Let (a, b) be an element of Zn x Zm. We want to show that there exists an element in Znm
that maps to (a, b). Since the map is defined by ϕ(k) = (k, k), we are looking for an
integer k that is equivalent to a mod n and equivalent to b mod m.
Consider the integers a, a + n, a + 2n, … , a + (m-1)n.
The next one on the list would be a + mn, which would be equivalent to a mod m.
However, I claim all the numbers in this list are actually non-equivalent mod m. Note that
the are all equivalent to a mod n.
Proof of my claim: Suppose that a + pn ≡ a + qn mod m, where n and m are different and
both less than m and non-negative (in other words they are two different guys from the
list). Well then a + pn – (a + qn) = dm for some integer d. Simplifying we se that (p-q)n =
dm. This means that m divides (p-q)n. Now since m and n are relatively prime, none of
the factors of m are factors of n, this means that all of the factors of m must be factors of
p-q. This means that m must divide p-q.
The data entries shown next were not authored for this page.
$ cat run.sh
#!/bin/bash
# OpenROAD 26Q1-2900-gdf79404cd8, Yosys 0.63+post, stock flow scripts
make -C /OpenROAD-flow-scripts/flow DESIGN_CONFIG=/design/flow/config.mk WORK_HOME=/design/flow/orfs finish
$ cat config.mk
export PLATFORM = sky130hd
export DESIGN_NAME = uint32_receiver
export DESIGN_NICKNAME = uint32_receiver
export VERILOG_FILES = /design/flow/design.v
export SDC_FILE = /design/flow/constraint.sdc
export NUM_CORES = 4
export LEC_CHECK = 1
export CORE_AREA = 10 10 105 105
export DIE_AREA = 0 0 115 115
$ cat constraint.sdc
current_design uint32_receiver

set clk_period 4.7
set clk_io_pct 0.2

create_clock -name clk0 -period $clk_period [get_ports {clk}]

set non_clock_inputs [all_inputs -no_clocks]
set_input_delay [expr $clk_period * $clk_io_pct] -clock clk0 $non_clock_inputs
set_output_delay [expr $clk_period * $clk_io_pct] -clock clk0 [all_outputs]
$ cat design.v
module uint32_receiver(
    input clk,
   input reset,
   input enable,
   input [7:0] uart_data,
   input uart_valid,
   output reg [31:0] data = 0,
   output reg data_valid = 1'b0
   );
parameter STATE_IDLE = 4'd0;
parameter STATE_RECEIVING = 4'd1;
reg [3:0] state = STATE_IDLE;
reg [3:0] received_bytes = 4'd0;
always @(posedge clk)
begin
   if(reset)
   begin
       received_bytes <= 4'd0;
       state <= STATE_IDLE;
   end
   else
   begin
      received_bytes <= received_bytes;
      state <= state;
      data_valid <= 1'b0;
      data <= data;
       case(state)
           STATE_IDLE:
           begin
               if(enable)
               begin
                   received_bytes <= 4'd0;
                   data_valid <= 4'd0;
                   state <= STATE_RECEIVING;
               end
           end
           STATE_RECEIVING:
           begin
               if(uart_valid)
               begin
                   data <= {data[23:0], uart_data};
                   received_bytes <= received_bytes + 1;
                   if(received_bytes == 3)
                   begin
                       state <= STATE_IDLE;
                       data_valid <= 1'b1;
                   end
               end
           end
       endcase        
   end
end
endmodule
==> impl_metrics.toml <==
# synthesis and place-and-route metrics
[clock_tree]
clk-insertion-delay-late_ns = 0.28
cts_buffers = 5
htree_levels = 2
cts_sinks = 38
cts-resized-gates = 0
cts_tree = "yes"
hold_buffers = 0
postCtsSetupRepairBufs = 0
path_clk_slew_ns = 0.07
max-clock-path-buffers = 2
cts_root_buf = "clkbuf_8"

[detailed_routing]
viasPerCell = 3.20
wl_per_cell_um = 12.4
drc = 0
dr.pass1.iters = 4
drt-initial-drc-count = 46
num_antenna_cells = 0
routed_wl_um = 2760
ant_nets = 0
via_count = 713

[worst_setup_path]
required_ns = 4.64
crit_path_end_kind = "register"
r2r.worst_path.cells = 2
worst_setup_path_start_kind = "primary input"
path_class = "primary input to register"
cp.arrival_ns = 2.14
cp_max_fo = 32

[synth]
seq_area_frac_synth_pct = 86.9
yosys_warnings = 1
ys_area_sq_mm = 0.00126
syn_area_sq_mm = 0.00126
topCellsByArea = "edfxtp_1 (79%), dfxtp_1 (8.0%), nand4b_1 (1.4%), nor2_1 (1.2%), nor3b_1 (1.2%)"
synth_cells = 63
synth_top_area_share_pct = 78.9
synth_cell_types = 20
synth_flops = 38
yosysCellCount = 63
top_area_cell = "edfxtp_1"
syn_area_per_cell_sq_um = 19.9

[layout]
fill_cells = 928
fin_cells = 223
final_layout_size_suffix_gt1_share_pct = 7.83
area_growth_pct = 53.3
final_cell_area_sq_mm = 0.00193

[sta]
setup_viol = 0
max_freq_mhz = 453
hold_viol_final = 0
rsz0062_at_grt = "no"
fin_setup_tns_ns = 0
drv_slew = 0
setup_ws_ns = 2.49
worstMarginPinSlew_ns = 0.400
finalCriticalPeriod_ns = 2.21
slew_headroom_pct = 73.3
skew_ns = 0.00568
finalClockPeriodUsage_pct = 47.0

[power]
switching_share_pct = 19.0
ir_worst_vdd_v = 0.000109
p_switching_w = 0.000120
clockPowerShare_pct = 35.6
power_density_mw_per_mm2 = 327
seqPwrFrac_pct = 59.9
leakage_nw = 0.629
power.internal_w = 0.000511
power.share.combinational_pct = 4.6

[floorplan]
ios = 45
fp.dieH_um = 115
initCoreUtil_pct = 14.3
die_w_um = 115
die_area_sq_mm = 0.0132
rows = 34
core_area_sq_mm = 0.00876

[placement]
dpl_cell_area_sq_mm = 0.00183
portBuffers = 44
gp_congestion = 0.680
dp.cells = 215
place_ws_ns = 2.18
dp_hpwl_um = 2120

[status]
outcome = "finished clean"

[global_route]
grt_max_degree = 33
grt_pass1_vias = 702
overflow = 0
grt_usage_pct = 3.99
grt_pass1_wl_um = 4050
antenna_found_initial = 0

[job]
warnings = 25
maxCapViolCount = 0

[hold_path]
hold_depth = 0
hp-class = "register to register"
## synthesized netlist by cell type (all sizes together)
cell type / count
edfxtp: 33
dfxtp: 5
nor2: 4
a21oi: 2
nand2: 2
nand4b: 2
nor3b: 2
a31oi: 1
and3: 1
and4: 1
buf: 1
ha: 1
inv: 1
mux2: 1
nand3: 1
nor3: 1
o311ai: 1
or3b: 1
or4b: 1
xor2: 1
## per-stage QoR
| step | total power (W) | hold slack, ns | utilization (%) |
|---|---|---|---|
| floorplan | 0.000389 | 0.400 | - |
| detailed placement | 0.000415 | 0.435 | 20.9 |
| global placement | 0.000414 | 0.434 | 20.9 |
| CTS | 0.000643 | 0.451 | 22.0 |
| global route | 0.000661 | 0.455 | 22.0 |
| finish | 0.000630 | 0.445 | 22.0 |
## layer usage
| layer | part of all wire (%) | vias up | GRT usage (%) |
|---|---|---|---|
| met4 | 2.0 | 0 | 1.07 |
| li1 | - | 349 | - |
| met2 | 44 | 33 | 5.56 |
| met1 | 38 | 329 | 4.72 |
| met5 | 0 | - | 0 |
| met3 | 15 | 2 | 3.11 |
## power groups by stage
stage | combinational, W | sequential [W] | clock [W]
final | 0.0000287 | 0.000377 | 0.000224
after CTS | 0.0000298 | 0.000377 | 0.000236
after global routing | 0.0000316 | 0.000379 | 0.000250
## cells in the final DEF, fill, tap and decap left out
master and n:
ha_1 1, and3_1 1, clkdlybuf4s50_1 44, dfxtp_1 5
inv_1 1, o311ai_1 1, xor2_1 1, mux2_2 1
or3b_1 1, nor3_1 1, nand2_1 2, clkbuf_1 1
a21oi_1 2, nor3b_1 2, clkbuf_8 6, buf_4 1
clkinv_2 1, edfxtp_1 33, nand4b_1 2, nand3_1 1
nor2_1 4, or4b_1 1, a31oi_1 1, and4_1 1
## path summary, 6_finish.rpt
path | end | slack (ns) | startpoint
max | data[28] | 2.49 | reset
min | data[25] | 0.44 | data[17]
max reg2reg | data[28] | 3.25 | state[0]
min reg2reg | data[25] | 0.44 | data[17]
## final cells by class
cell class / instances / area, sq um / share of cell area, %
Clock buffer: 7 / 86.3 / 4.48
Clock inverter: 1 / 5.00 / 0.260
Inverter: 1 / 3.75 / 0.195
Multi-Input combinational cell: 23 / 156 / 8.12
Sequential cell: 38 / 1090 / 56.7
Tap cell: 108 / 135 / 7.02
Timing Repair Buffer: 45 / 448 / 23.3
## registers in the layout, summed over array words and instances (netlist names)
| register | cells |
|---|---|
| data_valid | 1 |
| data | 32 |
| state | 1 |
| received_bytes | 4 |
## critical path: stages
cell and delay, ns:
clkdlybuf4s50_1 0.53, inv_1 0.14, and3_1 0.16, buf_4 0.36
## cell families after synthesis
kind of cell	share of synthesized area (%)
compound gates	1.99
xor+xnor	0.697
fa+ha+maj	0.996
buf+inv	0.697
flops	86.9
mux	0.896
simple gates	7.87
Power and IR drop assume default switching activity.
Of course that is just plain silly since p-q is less
than m!
So our list a, a + n, a + 2n, … , a + (m-1)n contains m different integers that belong in m
different congruence classes mod m. Of course there are only m congruence classes mod
m, so this list has a representative from every congruence class mod m.
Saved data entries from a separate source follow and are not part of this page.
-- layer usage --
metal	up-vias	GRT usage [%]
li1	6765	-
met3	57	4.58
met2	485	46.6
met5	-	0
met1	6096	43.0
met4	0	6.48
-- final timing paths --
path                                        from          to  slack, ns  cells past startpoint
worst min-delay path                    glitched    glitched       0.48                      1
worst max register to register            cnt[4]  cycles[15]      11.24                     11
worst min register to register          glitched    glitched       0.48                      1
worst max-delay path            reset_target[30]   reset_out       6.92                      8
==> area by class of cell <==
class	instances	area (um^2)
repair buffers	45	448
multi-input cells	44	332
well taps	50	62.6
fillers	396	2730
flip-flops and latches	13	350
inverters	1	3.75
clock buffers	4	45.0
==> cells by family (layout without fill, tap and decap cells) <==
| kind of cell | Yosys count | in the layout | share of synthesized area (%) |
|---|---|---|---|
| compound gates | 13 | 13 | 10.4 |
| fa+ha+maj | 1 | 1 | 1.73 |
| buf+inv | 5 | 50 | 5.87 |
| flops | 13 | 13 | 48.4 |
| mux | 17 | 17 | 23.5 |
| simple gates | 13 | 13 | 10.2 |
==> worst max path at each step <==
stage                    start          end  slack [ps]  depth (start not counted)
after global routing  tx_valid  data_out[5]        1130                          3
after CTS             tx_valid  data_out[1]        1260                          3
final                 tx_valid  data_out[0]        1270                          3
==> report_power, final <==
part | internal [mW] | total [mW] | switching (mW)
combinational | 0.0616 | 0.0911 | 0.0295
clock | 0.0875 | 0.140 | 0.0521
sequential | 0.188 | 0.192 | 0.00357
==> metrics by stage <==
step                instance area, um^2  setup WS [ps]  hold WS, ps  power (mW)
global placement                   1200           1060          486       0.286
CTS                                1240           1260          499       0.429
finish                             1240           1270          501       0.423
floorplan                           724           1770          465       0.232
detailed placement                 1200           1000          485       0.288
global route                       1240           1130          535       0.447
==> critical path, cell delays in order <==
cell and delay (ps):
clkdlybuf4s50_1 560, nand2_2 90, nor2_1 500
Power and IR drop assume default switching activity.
module uart_rx #(
  parameter CLK_FREQ = 1000000,
  parameter BAUD_RATE = 9600
)(
  input clk,
  input rst,
  input rx,
  output reg [7:0] rx_data,
  output reg rx_ready
);
  localparam BAUD_DIV = CLK_FREQ / BAUD_RATE;
  localparam HALF_BAUD = BAUD_DIV / 2;
  localparam IDLE  = 2'b00;
  localparam START = 2'b01;
  localparam DATA  = 2'b10;
  localparam STOP  = 2'b11;
  reg [15:0] clk_cnt;
  reg [3:0] bit_cnt;
  reg [7:0] rx_shift;
  reg [1:0] state;
  always @(posedge clk or posedge rst) begin
    if (rst) begin
      clk_cnt <= 0;
      bit_cnt <= 0;
      rx_data <= 0;
      rx_ready <= 0;
      rx_shift <= 0;
      state <= IDLE;
    end else begin
      case (state)
        IDLE: begin
          rx_ready <= 0;
          if (!rx) begin  
            clk_cnt <= 0;
            state <= START;
          end
        end
        START: begin
          if (clk_cnt == HALF_BAUD) begin
            clk_cnt <= 0;
            bit_cnt <= 0;
            state <= DATA;
          end else begin
            clk_cnt <= clk_cnt + 1;
          end
        end
        DATA: begin
          if (clk_cnt < BAUD_DIV - 1) begin
            clk_cnt <= clk_cnt + 1;
          end else begin
            clk_cnt <= 0;
            rx_shift[bit_cnt] <= rx;
            bit_cnt <= bit_cnt + 1;
            if (bit_cnt == 7) state <= STOP;
          end
        end
        STOP: begin
          if (clk_cnt < BAUD_DIV - 1) begin
            clk_cnt <= clk_cnt + 1;
          end else begin
            clk_cnt <= 0;
            rx_data <= rx_shift;
            rx_ready <= 1;
            state <= IDLE;
          end
        end
      endcase
    end
  end
endmodule
==> design/flow/run.sh <==
#!/bin/bash
# OpenROAD 26Q1-2900-gdf79404cd8, Yosys 0.63+post, stock flow scripts
make -C /OpenROAD-flow-scripts/flow DESIGN_CONFIG=/design/flow/config.mk WORK_HOME=/design/flow/orfs finish
==> design/flow/config.mk <==
export PLATFORM = sky130hd
export DESIGN_NAME = timing_example
export DESIGN_NICKNAME = timing_example
export VERILOG_FILES = /design/flow/design.v
export SDC_FILE = /design/flow/constraint.sdc
export NUM_CORES = 4
export LEC_CHECK = 1
export CORE_UTILIZATION = 40
export SYNTH_HDL_FRONTEND = slang
==> design/flow/constraint.sdc <==
current_design timing_example

set clk_period 91.4
set clk_io_pct 0.2

create_clock -name clk0 -period $clk_period [get_ports {clk}]

set non_clock_inputs [all_inputs -no_clocks]
set_input_delay [expr $clk_period * $clk_io_pct] -clock clk0 $non_clock_inputs
set_output_delay [expr $clk_period * $clk_io_pct] -clock clk0 [all_outputs]
==> design/flow/design.v <==
interface fib_bfm_if #(
    parameter int INPUT_WIDTH,
    parameter int OUTPUT_WIDTH
) (
    input logic clk,
    input [INPUT_WIDTH-1:0] i_r,  
    input [OUTPUT_WIDTH-1:0] x_r, y_r,
    input [OUTPUT_WIDTH:0] full_add_r
);
  logic rst, go, done, overflow;
  logic [ INPUT_WIDTH-1:0] n;
  logic [OUTPUT_WIDTH-1:0] result;
  task automatic wait_for_done();
    @(posedge clk iff (done == 1'b0));
    @(posedge clk iff (done == 1'b1));
  endtask
  task automatic reset(int cycles);
    rst <= 1'b1;
    go  <= 1'b0;
    for (int i = 0; i < cycles; i++) @(posedge clk);
    @(negedge clk);
    rst <= 1'b0;
    @(posedge clk);
  endtask
  task automatic start(input logic [INPUT_WIDTH-1:0] n_);
    n  <= n_;
    go <= 1'b1;
    @(posedge clk);
    go <= 1'b0;
  endtask   
  event active_event;
  event inactive_event;
  task automatic monitor();
    logic is_active;
    is_active = 1'b0;
    forever begin
      @(posedge clk);
      if (rst) begin
        is_active = 1'b0;
      end else begin
        if (done) is_active = 1'b0;
        if (!is_active && go) begin
          is_active = 1'b1;
          ->active_event;
        end
      end
    end
  endtask   
endinterface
Ha! So something in this list must be equivalent to b mod m. So there exists an integer j
(between 0 and m-1) such that a + jn ≡ b mod m. But of course we also have a + jn ≡ a
mod n. So the element we are looking for is a + jn!
So there you have it. We know where the relatively prime condition is needed to give us
onto and where it is needed to give us 1-1. And that’s all I have to say about that.
Oh, and note that I also proved #52 from Section 18 directly.